A few minutes later George came and sat at the table. He seemed excited.
“What’s up George?”
“Boonchoo went to the court building like you asked him to. This morning was his second day there. As you told him to expect, there were arguments over the application for a search warrant on the Phetchburi Road address. The drug squad boys were in and out of the court since yesterday afternoon. There were strange people sitting around since early this morning. They called someone on their phone and told them what was happening. Boonchoo said they must’ve been talking to someone very important. Lots of grovelling was taking place from what he could hear.”
“Good.”
“What does it mean?” George asked.
“It means they’ll be circling the wagons and so you have to tell the owner of the house that Hollywood is not interested at present. We are leaving today. I’m going to miss this place.”
“Where are we going?”
“It’s time to end this. Everything should be ready and there is work to be done. I assume everybody showed up and did what was asked?”
“They did.”
“How were Damien’s Finns?”
“Speaking techno babble in three languages as usual.”
“You paid them well?”
“Just like you told me to. It may not have been necessary; they are still grateful for what you did for them with their visa problem at immigration.”
“It is always impor
tant to pay people well.”
“Maybe that’s why you are always broke.”
“And Damien doesn’t know what they are doing?”
“Not as far as I know.”
“Not that it would make much difference,” Carl said. “Better for him if he doesn’t know.”
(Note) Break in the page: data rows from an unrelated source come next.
===== src/rtl/vram_arbiter_if.sv =====
// vram_arbiter_if: scanout, CPU and VRAM-macro signals of the VRAM arbiter.
interface vram_arbiter_if #(
    parameter int AW = 13,
    parameter int DW = 8
);
    logic          vid_req;
    logic [AW-1:0] vid_addr;
    logic [DW-1:0] vid_data;
    logic          vid_valid;
    logic          vid_late;
    logic          cpu_req;
    logic          cpu_we;
    logic [AW-1:0] cpu_addr;
    logic [DW-1:0] cpu_wdata;
    logic [DW-1:0] cpu_rdata;
    logic          cpu_ack;
    logic [AW-1:0] ram_addr;
    logic          ram_we;
    logic [DW-1:0] ram_wdata;
    logic [DW-1:0] ram_q;
    modport slave (
        input  vid_req, vid_addr, cpu_req, cpu_we, cpu_addr, cpu_wdata, ram_q,
        output vid_data, vid_valid, vid_late, cpu_rdata, cpu_ack, ram_addr, ram_we, ram_wdata
    );
    modport master (
        output vid_req, vid_addr, cpu_req, cpu_we, cpu_addr, cpu_wdata, ram_q,
        input  vid_data, vid_valid, vid_late, cpu_rdata, cpu_ack, ram_addr, ram_we, ram_wdata
    );
endinterface


===== src/rtl/vram_arbiter.sv =====
// vram_arbiter: one VRAM slot per clk, video reads first, CPU req/ack behind them.
// Define VRAM_STARVE_GUARD_EN to force a CPU slot after MAX_CPU_WAIT pending cycles.
module vram_arbiter #(
    parameter int AW = 13,
    parameter int DW = 8,
    parameter int MAX_CPU_WAIT = 8
) (
    input logic clk,
    input logic rst_n,
    vram_arbiter_if.slave bus
);
    typedef enum logic [1:0] {C_IDLE, C_PEND, C_DATA, C_ACK} cpu_state_t;
    cpu_state_t state;
    logic s1_vid, s2_vid, s1_late, s2_late;
    logic vid_go, cpu_go, late_go;
    logic [AW-1:0] vid_go_addr, cpu_addr_q;
    logic [DW-1:0] cpu_wdata_q, rdata_q;
    logic cpu_we_q;
    if (MAX_CPU_WAIT < 1) begin : g_bad_wait
        $error("MAX_CPU_WAIT must be at least 1");
    end
`ifdef VRAM_STARVE_GUARD_EN
    localparam int CW = $clog2(MAX_CPU_WAIT + 1);
    localparam logic [CW-1:0] WAIT_MAX = CW'(MAX_CPU_WAIT);
    logic [CW-1:0] wait_cnt;
    logic vid_hold, force_cpu;
    logic [AW-1:0] hold_addr;
    assign force_cpu = state == C_PEND && wait_cnt >= WAIT_MAX;
    // A deferred video read takes the next slot; a new request arriving then is deferred in turn.
    assign vid_go = !force_cpu && (vid_hold || bus.vid_req);
    assign vid_go_addr = vid_hold ? hold_addr : bus.vid_addr;
    assign late_go = vid_hold;
    always_ff @(posedge clk or negedge rst_n)
        if (!rst_n) begin
            wait_cnt <= '0;
            vid_hold <= 1'b0;
            hold_addr <= '0;
        end else begin
            wait_cnt <= (state != C_PEND || cpu_go) ? '0 : (wait_cnt == WAIT_MAX) ? wait_cnt : wait_cnt + CW'(1);
            vid_hold <= bus.vid_req && (force_cpu || vid_hold);
            if (bus.vid_req) hold_addr <= bus.vid_addr;
        end
`else
    assign vid_go = bus.vid_req;
    assign vid_go_addr = bus.vid_addr;
    assign late_go = 1'b0;
`endif
    assign cpu_go = state == C_PEND && !vid_go;
    assign bus.cpu_ack = state == C_ACK;
    // ram_q of a CPU read arrives in the ack cycle, so it is forwarded then and held afterwards.
    assign bus.cpu_rdata = (bus.cpu_ack && !cpu_we_q) ? bus.ram_q : rdata_q;
    always_ff @(posedge clk or negedge rst_n)
        if (!rst_n) begin
            state <= C_IDLE;
            {s1_vid, s2_vid, s1_late, s2_late} <= '0;
            cpu_we_q <= 1'b0;
            cpu_addr_q <= '0;
            cpu_wdata_q <= '0;
            rdata_q <= '0;
            bus.vid_valid <= 1'b0;
            bus.vid_late <= 1'b0;
            bus.vid_data <= '0;
            bus.ram_addr <= '0;
            bus.ram_we <= 1'b0;
            bus.ram_wdata <= '0;
        end else begin
            s1_vid <= vid_go;
            s2_vid <= s1_vid;
            s1_late <= late_go;
            s2_late <= s1_late;
            bus.vid_valid <= s2_vid;
            bus.vid_late <= s2_vid && s2_late;
            if (s2_vid) bus.vid_data <= bus.ram_q;
            bus.ram_we <= cpu_go && cpu_we_q;
            if (vid_go) bus.ram_addr <= vid_go_addr;
            else if (cpu_go) bus.ram_addr <= cpu_addr_q;
            if (cpu_go && cpu_we_q) bus.ram_wdata <= cpu_wdata_q;
            if (state == C_ACK && !cpu_we_q) rdata_q <= bus.ram_q;
            // Capture the request so an early-dropped cpu_req still completes.
            if (state == C_IDLE) {cpu_we_q, cpu_addr_q, cpu_wdata_q} <= {bus.cpu_we, bus.cpu_addr, bus.cpu_wdata};
            case (state)
                C_IDLE:  state <= bus.cpu_req ? C_PEND : C_IDLE;
                C_PEND:  state <= !cpu_go ? C_PEND : cpu_we_q ? C_ACK : C_DATA;
                C_DATA:  state <= C_ACK;
                default: state <= C_IDLE;
            endcase
        end
endmodule


===== src/flat_wrapper.sv =====
// flat-port wrapper written by rule: the top's interface ports become plain ports
module vram_arbiter_flat 
#(
    parameter int AW = 13,
    parameter int DW = 8,
    parameter int MAX_CPU_WAIT = 8
)
  (clk, rst_n, bus_vid_req, bus_vid_addr, bus_cpu_req, bus_cpu_we, bus_cpu_addr, bus_cpu_wdata, bus_ram_q, bus_vid_data, bus_vid_valid, bus_vid_late, bus_cpu_rdata, bus_cpu_ack, bus_ram_addr, bus_ram_we, bus_ram_wdata);
  vram_arbiter_if #(.AW(AW), .DW(DW)) bus_i ();
  input logic clk;
  input logic rst_n;
  input wire logic [$bits(bus_i.vid_req)-1:0] bus_vid_req;
  input wire logic [$bits(bus_i.vid_addr)-1:0] bus_vid_addr;
  input wire logic [$bits(bus_i.cpu_req)-1:0] bus_cpu_req;
  input wire logic [$bits(bus_i.cpu_we)-1:0] bus_cpu_we;
  input wire logic [$bits(bus_i.cpu_addr)-1:0] bus_cpu_addr;
  input wire logic [$bits(bus_i.cpu_wdata)-1:0] bus_cpu_wdata;
  input wire logic [$bits(bus_i.ram_q)-1:0] bus_ram_q;
  output wire logic [$bits(bus_i.vid_data)-1:0] bus_vid_data;
  output wire logic [$bits(bus_i.vid_valid)-1:0] bus_vid_valid;
  output wire logic [$bits(bus_i.vid_late)-1:0] bus_vid_late;
  output wire logic [$bits(bus_i.cpu_rdata)-1:0] bus_cpu_rdata;
  output wire logic [$bits(bus_i.cpu_ack)-1:0] bus_cpu_ack;
  output wire logic [$bits(bus_i.ram_addr)-1:0] bus_ram_addr;
  output wire logic [$bits(bus_i.ram_we)-1:0] bus_ram_we;
  output wire logic [$bits(bus_i.ram_wdata)-1:0] bus_ram_wdata;
  assign bus_i.vid_req = bus_vid_req;
  assign bus_i.vid_addr = bus_vid_addr;
  assign bus_i.cpu_req = bus_cpu_req;
  assign bus_i.cpu_we = bus_cpu_we;
  assign bus_i.cpu_addr = bus_cpu_addr;
  assign bus_i.cpu_wdata = bus_cpu_wdata;
  assign bus_i.ram_q = bus_ram_q;
  assign bus_vid_data = bus_i.vid_data;
  assign bus_vid_valid = bus_i.vid_valid;
  assign bus_vid_late = bus_i.vid_late;
  assign bus_cpu_rdata = bus_i.cpu_rdata;
  assign bus_cpu_ack = bus_i.cpu_ack;
  assign bus_ram_addr = bus_i.ram_addr;
  assign bus_ram_we = bus_i.ram_we;
  assign bus_ram_wdata = bus_i.ram_wdata;
  vram_arbiter #(.AW(AW), .DW(DW), .MAX_CPU_WAIT(MAX_CPU_WAIT)) u_core (.clk(clk), .rst_n(rst_n), .bus(bus_i));
endmodule

===== config.mk =====
export PLATFORM = sky130hd
export DESIGN_NAME = vram_arbiter_flat
export DESIGN_NICKNAME = d
export VERILOG_FILES = /design/src/rtl/vram_arbiter_if.sv /design/src/rtl/vram_arbiter.sv /design/src/flat_wrapper.sv
export SDC_FILE = /design/constraint.sdc
export NUM_CORES = 1
export LEC_CHECK = 0
export BUFFER_PORTS_ARGS = -buffer_cell sky130_fd_sc_hd__buf_2
export CAP_MARGIN = 20
export CORE_ASPECT_RATIO = 1.2
export CORE_UTILIZATION = 46
export CTS_CLUSTER_SIZE = 8
export DETAILED_ROUTE_END_ITERATION = 6
export GPL_ROUTABILITY_DRIVEN = 0
export PLACE_DENSITY = 0.77
export SYNTH_ARGS = -nofsm -noshare
export SYNTH_HDL_FRONTEND = slang
export SYNTH_SLANG_ARGS = --single-unit

===== constraint.sdc =====
create_clock -name clk -period 1.4 [get_ports clk]
set_clock_uncertainty 0.2 [all_clocks]
set_input_delay 0.14 -clock clk [delete_from_list [all_inputs] [get_ports clk]]
set_output_delay 0.14 -clock clk [all_outputs]
set_load 0.01 [all_outputs]

==> results.sh, run 1 <==
export IMPL_dp_slack_ps=-192
export IMPL_place_area_um2=3400
export IMPL_worstSkewPairLatency_ps=340
export IMPL_fp_dieH_um=87.7
export IMPL_wire_per_inst_um=17.1
export IMPL_cts_buffers=9
export IMPL_max_freq_mhz=531
export IMPL_layout_drive_gt1_share_pct=55.4
export IMPL_setup_viol_count_final=59
export IMPL_drt_antenna_violating_nets=0
export IMPL_vias=2138
export IMPL_start_util_pct=48.7
export IMPL_dieArea_um2=6440
export IMPL_seq_area_um2=1630
export IMPL_drt_iter0_markers=108
export IMPL_mappedNetlistArea_um2=2820
export IMPL_worstPathArrival_ps=1540
export IMPL_grt_use_total_pct=22.7
export IMPL_synthDistinctLibCells=23
export IMPL_cts_sinks=65
export IMPL_period_minus_slack_ps=1880
export IMPL_diodes=0
export IMPL_drv_slew=0
export IMPL_period_share_pct=135
export IMPL_cp_start_kind="register"
export IMPL_critPathKind="register to primary output"
export IMPL_met3_usage_pct=4.83
export IMPL_rrSetupSlack_ps=-330
export IMPL_layout_setup_ws_ps=-485
export IMPL_hold_viol=0
export IMPL_crit_family="flip-flops"
export IMPL_max_cap_violations=0
export IMPL_met2_usage_pct=39.1
export IMPL_wl_um=7400
export IMPL_crit_path_max_incr_delay_ps=390
export IMPL_h_tree_depth=3
export IMPL_critPathSlowestCell="dfrtp_1"
export IMPL_syn_nets=236
export IMPL_yosysSeqAreaShare_pct=57.8
export IMPL_ir_drop_mv=1.19
export IMPL_io_buffers=86
export IMPL_grt_pass1_wl_um=10600
export IMPL_fillers=335
export IMPL_grt_max_degree=66
export IMPL_first_pass_iters=4
export IMPL_relSlewSlack_pct=61.3
export IMPL_grt_pass1_vias=2169
export IMPL_violations="setup timing"
export IMPL_drc=0
export IMPL_synthToLayoutAreaGrowth_pct=62.9
export IMPL_die_w_um=73.4
export IMPL_syn_instance_count=189
export IMPL_fin_area_um2=4590
export IMPL_finalSetupTns_ps=-16490
export IMPL_cp_max_fo=8
export IMPL_required_ps=1060
export IMPL_viasPerCell=4.95
export IMPL_multi_input_area_um2=1280
export IMPL_path_buf_inv=2
export IMPL_synth_avg_cell_area_um2=14.9
export IMPL_rows=30
export IMPL_nets=394
export IMPL_p_per_area_nw_per_um2=2140
export IMPL_tightest_slew_ps=581
export IMPL_yosys_warnings=0
export IMPL_grt_setup_unrepaired="yes"
export IMPL_clockBufferDepth=2
export IMPL_gr_total_overflow=0
export IMPL_hp_class="input port to register"
export IMPL_core_um2=5780
export IMPL_grtUsageMet1_pct=26.6
export IMPL_p_total_mw=9.81
export IMPL_power_leakage_nw=2.22
export IMPL_final_util_pct=79.4
export IMPL_grt_busiest_layer="met2"
export IMPL_ys_ff_latch=65
export IMPL_status="finished, violations left"
export IMPL_path_clk_slew_ps=80
export IMPL_grt_antenna_before_repair=0
export IMPL_dp_hpwl_um=3770
export IMPL_cts_tree="yes"
export IMPL_end_kind="primary output"
export IMPL_clockRootBuffer="clkbuf_8"
export IMPL_io_pins=88
export IMPL_crit_chain="buf_4 -> nand3b_4 -> mux2_4 -> buf_6"
[cells by family (layout without fill, tap and decap cells)]
logic type,Yosys count,count (layout),synth area share (%)
flip-flops,65,65,57.8
multiplexers,46,46,22.1
AND/OR/NAND/NOR,35,35,10.2
buffers and inverters,27,190,5.33
AO/OA/AOI/OAI,15,15,4.44
other,1,1,0.133
[final cells by class]
class,instances,share of cell area (%)
inverters,13,1.06
multi-input cells,97,27.8
flip-flops and latches,65,35.4
well taps,80,2.18
clock inverters,6,1.99
clock buffers,10,3.00
repair buffers,161,28.5
[state kept, by name (all words and copies together) (netlist names), 2 cells and up]
name and cells:
u_core.cpu_addr_q 13, u_core.bus.ram_wdata 8, u_core.bus.ram_addr 13, u_core.cpu_wdata_q 8, u_core.rdata_q 8, u_core.state 2, u_core.bus.vid_data 8
[cells in the final DEF, fill, tap and decap left out, types with 2 or more instances in the layout]
cell           instances
bufinv_16              2
nand2_1               13
dlygate4sd3_1         45
dfrtp_1               65
buf_2                 77
nand2b_1               2
o311ai_2               3
nand4bb_1             13
clkinvlp_4             3
mux2_4                38
o311ai_4              10
buf_4                  9
clkbuf_8              10
mux2_2                 8
buf_12                 5
buf_6                 19
buf_8                  6
nor2_1                 2
inv_1                 13
[through the flow]
step | hold slack (ps) | instances
3_5_place_dp | -14.9 | 357
3_3_place_gp | -18.3 | 357
5_1_grt | 140 | 432
6_report | 145 | 432
2_1_floorplan | -356 | 189
4_1_cts | 44.6 | 428
[power breakdown]
part | internal [mW] | leakage [nW] | total, mW | switching, mW
sequential | 2.65 | 0.771 | 3.10 | 0.451
combinational | 2.98 | 1.34 | 4.90 | 1.92
clock | 1.05 | 0.105 | 1.81 | 0.756
[Yosys cell counts (all sizes together)]
cell	instances	area [um^2]
o21ai	1	5.00
o311ai	13	114
inv	13	48.8
and2	1	6.26
mux2	46	623
nand2	13	48.8
dfrtp	65	1630
nand2b	2	12.5
o22ai	1	6.26
nand4bb	13	146
nor2	3	27.5
conb	1	3.75
nor2b	1	13.8
nand3b	1	20.0
clkbuf	2	11.3
and4bb	1	12.5
buf	12	90.1
[timing repair]
action	CTS	global route
hold buffers	45	0
setup endpoints to repair	54	57
buffers inserted	10	7
resized for setup	35	35
endpoints found under the hold margin	117	0
pin swaps	3	1
cloned	1	0
[worst reg2reg max path, cell delays in order, from the launching register on]
cell and delay (ps):
dfrtp_1 410, buf_6 130, buf_6 110, buf_8 130
nor2_8 100, buf_12 130, buf_12 120, mux2_4 300
[per-layer routing]
| metal | wire, um | vias to the layer above |
|---|---|---|
| li1 | - | 981 |
| met1 | 3030 | 1069 |
| met2 | 3910 | 73 |
| met3 | 307 | 15 |
| met4 | 146 | 0 |
| met5 | 0 | - |
[worst paths after layout]
path,start,endpoint,cells past startpoint
min in group asynchronous,rst_n,u_core.bus.ram_wdata[7]$_DFFE_PN0P_,3
max in group asynchronous,rst_n,u_core.bus.ram_addr[12]$_DFFE_PN0P_,3
setup reg to reg,u_core.state[0]$_DFF_PN0_,u_core.cpu_wdata_q[5]$_DFFE_PN0N_,7
hold / removal,bus_vid_req,u_core.bus.ram_we$_DFF_PN0_,3
hold reg to reg,u_core.s1_vid$_DFF_PN0_,u_core.s2_vid$_DFF_PN0_,0
setup / recovery,u_core.state[0]$_DFF_PN0_,bus_cpu_rdata[3],4
Note: power is estimated with default switching activity, not from simulation.
==> inputs of run 2 (changes only) <==
--- a/config.mk
+++ b/config.mk
@@ -12,7 +12,7 @@
 export CTS_CLUSTER_SIZE = 8
 export DETAILED_ROUTE_END_ITERATION = 6
 export GPL_ROUTABILITY_DRIVEN = 0
-export PLACE_DENSITY = 0.77
+export PLACE_DENSITY = 0.76
 export SYNTH_ARGS = -nofsm -noshare
 export SYNTH_HDL_FRONTEND = slang
 export SYNTH_SLANG_ARGS = --single-unit
==> run 2 against run 1 <==
Effect of this change:
- the run still ends with setup timing left
- sequential share of layout area is 3.6 points higher
- count of clock-buffer cells in the layout is 1 higher
- highest routed layer unchanged
- first-iteration DRC count is 17% lower
- critical path depth is 1 lower
- critical endpoint is now bus_cpu_rdata[5]
- critical path type unchanged
==> results.sh, run 2 (same netlist as run 1, synthesis figures left out) <==
export IMPL_gr_total_overflow=0
export IMPL_drt_antenna_violating_nets=0
export IMPL_ir_drop_mv=1.24
export IMPL_timing_rr_start="u_core.state[1]$_DFF_PN0_"
export IMPL_hold_viol=0
export IMPL_worstSkewPairLatency_ps=330
export IMPL_wire_per_inst_um=15.0
export IMPL_start_util_pct=48.7
export IMPL_setup_viol_count_final=53
export IMPL_layout_setup_ws_ps=-394
export IMPL_drt_iter0_markers=90
export IMPL_cts_buffers=9
export IMPL_seq_area_um2=1630
export IMPL_dp_slack_ps=-191
export IMPL_core_um2=5780
export IMPL_synthToLayoutAreaGrowth_pct=48.2
export IMPL_end_kind="primary output"
export IMPL_dieArea_um2=6440
export IMPL_crit_family="flip-flops"
export IMPL_vias=2038
export IMPL_fp_dieH_um=87.7
export IMPL_hold_start="bus_vid_req"
export IMPL_grt_pass1_vias=2128
export IMPL_rows=30
export IMPL_die_w_um=73.4
export IMPL_grt_max_degree=66
export IMPL_wl_um=6350
export IMPL_rrSetupSlack_ps=-240
export IMPL_path_buf_inv=1
export IMPL_ff2ff_path_depth=4
export IMPL_clockRootBuffer="clkbuf_8"
export IMPL_hp_class="input port to register"
export IMPL_nets=384
export IMPL_p_total_mw=8.30
export IMPL_grt_antenna_before_repair=0
export IMPL_drc=0
export IMPL_final_common_cell="buf_2"
export IMPL_crit_path_max_incr_delay_ps=390
export IMPL_grt_use_total_pct=21.8
export IMPL_required_ps=1060
export IMPL_p_int_mw=5.69
export IMPL_viasPerCell=4.83
export IMPL_multi_input_area_um2=1100
export IMPL_power_leakage_nw=2.02
export IMPL_critPathSlowestCell="dfrtp_1"
export IMPL_p_sw_mw=2.61
export IMPL_hold_path_end="u_core.s1_vid$_DFF_PN0_"
export IMPL_pwr_share_seq_pct=36.9
export IMPL_crit_chain="nand3b_4 -> mux2_4 -> buf_6"
export IMPL_switching_share_pct=31.4
export IMPL_final_cell_mix="85 x buf_2, 64 x dfrtp_1, 45 x dlygate4sd3_1"
export IMPL_p_clk_share_pct=18.9
export IMPL_cts_tree="yes"
export IMPL_grt_pass1_wl_um=10300
export IMPL_io_buffers=86
export IMPL_path_clk_slew_ps=70
export IMPL_holdWs_ps=79.1
export IMPL_grt_setup_unrepaired="yes"
export IMPL_period_minus_slack_ps=1790
export IMPL_fillers=414
export IMPL_finalSetupTns_ps=-8900
export IMPL_cp_max_fo=8
export IMPL_reg_top3="u_core.bus.ram_addr x13, u_core.cpu_addr_q x13"
export IMPL_violations="setup timing"
export IMPL_period_share_pct=128
export IMPL_p_per_area_nw_per_um2=1990
export IMPL_max_freq_mhz=558
export IMPL_dp_hpwl_um=3790
export IMPL_layout_drive_gt1_share_pct=52.0
export IMPL_p_comb_share_pct=44.2
export IMPL_diodes=0
export IMPL_critPathKind="register to primary output"
export IMPL_io_pins=88
export IMPL_drv_slew=0
export IMPL_r2r_end="u_core.bus.ram_wdata[2]$_DFFE_PN0P_"
export IMPL_first_pass_iters=4
export IMPL_clockBufferDepth=2
export IMPL_status="finished, violations left"
export IMPL_cts_sinks=65
export IMPL_worst_hold_path_num_cells=2
export IMPL_worstPathArrival_ps=1450
export IMPL_h_tree_depth=3
export IMPL_cp_start_kind="register"
export IMPL_max_cap_violations=0
run 2: cell types whose count changed in the layout (fill, tap and decap cells not counted), sizes merged:
cell,before,now
buf,116,106
bufinv,2,1
clkbuf,10,11
clkinv,1,2
clkinvlp,3,2
run 2: worst max-delay path by stage:
stage | endpoint | from | depth (start not counted)
global placement | u_core.cpu_addr_q[3]$_DFFE_PN0N_ | u_core.state[1]$_DFF_PN0_ | 4
global route | bus_cpu_rdata[5] | u_core.cpu_we_q$_DFFE_PN0N_ | 3
floorplan | u_core.cpu_addr_q[0]$_DFFE_PN0N_ | u_core.state[1]$_DFF_PN0_ | 4
detailed placement | u_core.cpu_addr_q[4]$_DFFE_PN0N_ | u_core.state[1]$_DFF_PN0_ | 4
CTS | bus_cpu_rdata[2] | u_core.state[1]$_DFF_PN0_ | 3
finish | bus_cpu_rdata[5] | u_core.cpu_we_q$_DFFE_PN0N_ | 3
run 2: repair_timing:
action                     in CTS  in global routing
setup buffers                   4                  2
setup endpoints to repair      52                 52
hold buffers                   45                  0
pin swaps                       3                  2
resized for setup              12                 11
hold endpoints to repair      117                  0
run 2: cell type report:
type,instances,share of cell area [%]
sequential,65,39.0
clock inverter,5,1.32
clock buffer,11,3.39
inverter,13,1.17
timing repair buffer,151,26.4
tap,80,2.40
multi-input combinational,97,26.3
run 2: stage by stage:
step                cells  utilization (%)  instance area, um^2
CTS                   420             71.0                 4100
global route          422             72.2                 4170
finish                422             72.2                 4170
global placement      355             58.4                 3380
detailed placement    355             58.4                 3380
floorplan             189                -                 2830
run 2: metal layers:
metal / vias to the layer above / track usage [%] / part of all wire [%]
met4: 0 / 8.39 / 0.63
met5: - / 0 / 0
met1: 1012 / 26.2 / 43
met3: 4 / 5.41 / 4.3
li1: 962 / - / -
met2: 60 / 37.5 / 52
run 2: power by group through the flow:
stage	clock network (mW)	logic (mW)	registers, mW
floorplan	0	2.17	3.12
global placement	0	3.06	3.07
detailed placement	0	3.14	3.10
CTS	1.61	3.51	3.06
global route	1.69	3.95	3.16
finish	1.57	3.67	3.07
==> inputs of run 3 (changes only) <==
--- a/config.mk
+++ b/config.mk
@@ -13,6 +13,7 @@
 export DETAILED_ROUTE_END_ITERATION = 6
 export GPL_ROUTABILITY_DRIVEN = 0
 export PLACE_DENSITY = 0.76
+export SKIP_CTS_REPAIR_TIMING = 1
 export SYNTH_ARGS = -nofsm -noshare
 export SYNTH_HDL_FRONTEND = slang
 export SYNTH_SLANG_ARGS = --single-unit
==> run 3 against run 2 <==
Effect of this change:
- the flow still finishes with violations (setup timing)
- non-clock buffer count fell by 1
- power fell by 1.0%
- count of clock-buffer cells in the layout did not move
- maximum frequency is 0.68% lower
- critical path type unchanged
“They’re professionals and have IQs through the roof. They said they could meet your time requirements and I saw no reason to doubt them. They said to tell you not to worry, they won’t let you down.”
“That’s good. Then we need to pack up and leave. We’ll wipe the house down for fingerprints before we go.”
“Is that necessary?” George asked.
“You can never be too careful,” Carl told him and went to the bedroom to pack his belongings back into their shopping bags. He wasn’t going to tell George about his revenge on the two assassins. The trick to getting away with murder is not telling anybody.
They left the house late that afternoon. Carl watched through the rear window of the car until he couldn’t see the Thai roof any more. After a while the car left the rough laterite and they were driving on smoother asphalt. The car was making good time towards Bangkok. When they reached the early evening traffic on the outskirts of the city their progress slowed to a snail’s pace. Carl wasn’t worried about the gridlock. He knew that they had plenty of time.
He picked up his phone and called Bart Barrows.
“You need to get General Amnuay to Inman’s old office on Phetchburi Road tonight at midnight. You can tell him that I’m ready to make a deal. If he doesn’t show up tell him he will be able to find me at the Foreign Correspondents Club buying drinks for foreign journalists.”
“What makes you so sure I can get him there?” Bart asked.